Jim McMillen's Blog


Recently, I was on the phone with a Texas cattle-breeder friend. The subject of ostriches and emus came up. Years ago he had told me of motorists, himself included, having seen the big birds living in the wild--the same as deer. I asked him if folks were still seeing them in the wild. He said that he didn’t think so.

Twenty or so years ago, the next big money-making bonanza was to have been ranching ostrich, emu, and other flightless big birds. The first profiteers were breeding the big-eyed giants and selling breeding pairs and eggs to ranchers and other land owners for outrageously high prices. It was believed that there would be a huge demand for the “delicious” and healthy meat—and that the hides would be valuable for boots and other footwear as well as handbags and other leather goods. The hides remain in demand, and there’s limited demand for the meat, so the industry is still around.

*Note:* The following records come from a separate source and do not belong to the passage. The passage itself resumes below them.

This is an optimization exercise on Yosys and OpenROAD, whose aim is small area, a short achievable clock period and few clock cycles per item, not a production implementation. RTL that was checked went through simulation tests only; none was proved equivalent to the original. No functional check of the RTL was part of runs 4 to 7. Power is estimated from default activity; no workload was simulated.

## flow/run.sh

```bash
#!/bin/bash
# synth_recipe.tcl (not shown) runs the flow's synth.tcl, then flattens the netlist and writes it again
# the make line also repeats each setting of config.mk as NAME=value (left out here)
make -C /OpenROAD-flow-scripts/flow DESIGN_CONFIG=/design/flow/config.mk WORK_HOME=/design/flow/orfs CLKGATE_MAP_FILE= SYNTH_SCRIPT=/design/flow/synth_recipe.tcl finish
```

## flow/config.mk

```make
export PLATFORM = sky130hd
export DESIGN_NAME = frame_buffer_pool_manager_top
export DESIGN_NICKNAME = frame_buffer_pool_manager_top
export VERILOG_FILES = /design/flow/design.v
export SDC_FILE = /design/flow/constraint.sdc
export NUM_CORES = 4
export LEC_CHECK = 0
export CAP_MARGIN = 20
export CORE_MARGIN = 2
export CORE_UTILIZATION = 40
export SETUP_SLACK_MARGIN = 3.0
export SLEW_MARGIN = 20
```

## flow/constraint.sdc

```tcl
create_clock -name core_clock -period 6.0 [get_ports {clk}]
set_input_delay 1.2000 -clock core_clock [delete_from_list [all_inputs] [get_ports {clk}]]
set_output_delay 1.2000 -clock core_clock [all_outputs]
set_load 0.01 [all_outputs]
```
Background: an optimization exercise with open tools, aiming at small area, a short achievable clock period and few clock cycles. Do not read the settings as production practice.
Function was checked by simulation only, so behaviour that the tests miss may differ from the original.
Power figures rest on the tool's default switching activity, not on a simulated workload.

==> design.v <==
package prts_pkg;
    localparam int ID_W        = 16;
    localparam int REP_W       = 16;
    localparam int IN_PERIOD_W = 24;
    localparam int MAX_RESULTS = 16;
    localparam int FIRE_CNT_W  = $clog2(MAX_RESULTS + 1);
    localparam int CMD_W       = 2 + REP_W + ID_W;
    localparam logic [1:0] MODE_ADD_PER = 2'd0;
    localparam logic [1:0] MODE_ADD_REP = 2'd1;
    localparam logic [1:0] MODE_CANCEL  = 2'd2;
    localparam logic [1:0] MODE_TICK    = 2'd3;
    localparam logic [2:0] KIND_ADDED     = 3'd0;
    localparam logic [2:0] KIND_FULL      = 3'd1;
    localparam logic [2:0] KIND_CANCELLED = 3'd2;
    localparam logic [2:0] KIND_UNKNOWN   = 3'd3;
    localparam logic [2:0] KIND_FIRED     = 3'd4;
    typedef struct packed {
        logic [1:0]       mode;
        logic [REP_W-1:0] reps;
        logic [ID_W-1:0]  cancel_id;
    } t_cmd;
    typedef struct packed {
        logic [2:0]      kind;
        logic [ID_W-1:0] id;
        logic            last;
    } t_res;
endpackage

However, the great bonanza, like the big birds themselves, never took flight for most of the landowners who made the big “can’t miss” investment.  As the “bird herds” grew, the old supply/demand adage took prices so low that few “bird ranchers” could afford to feed the long-legged, near-impossible-to-herd creatures. Basically, the demand for meat never materialized to expectations--not by a long shot.

So the birds were left to forage for themselves by many frustrated owners. Gates were left open so the strange-looking creatures could graze on roadsides and neighbors’ land. There were stories across the nation, especially in Texas, about motorists’ unexpected run-ins with the out-of-place birds.

I imagine a few wild ostriches, emus, and other long-legged big birds must still be around. Perhaps some tweeter will let me know.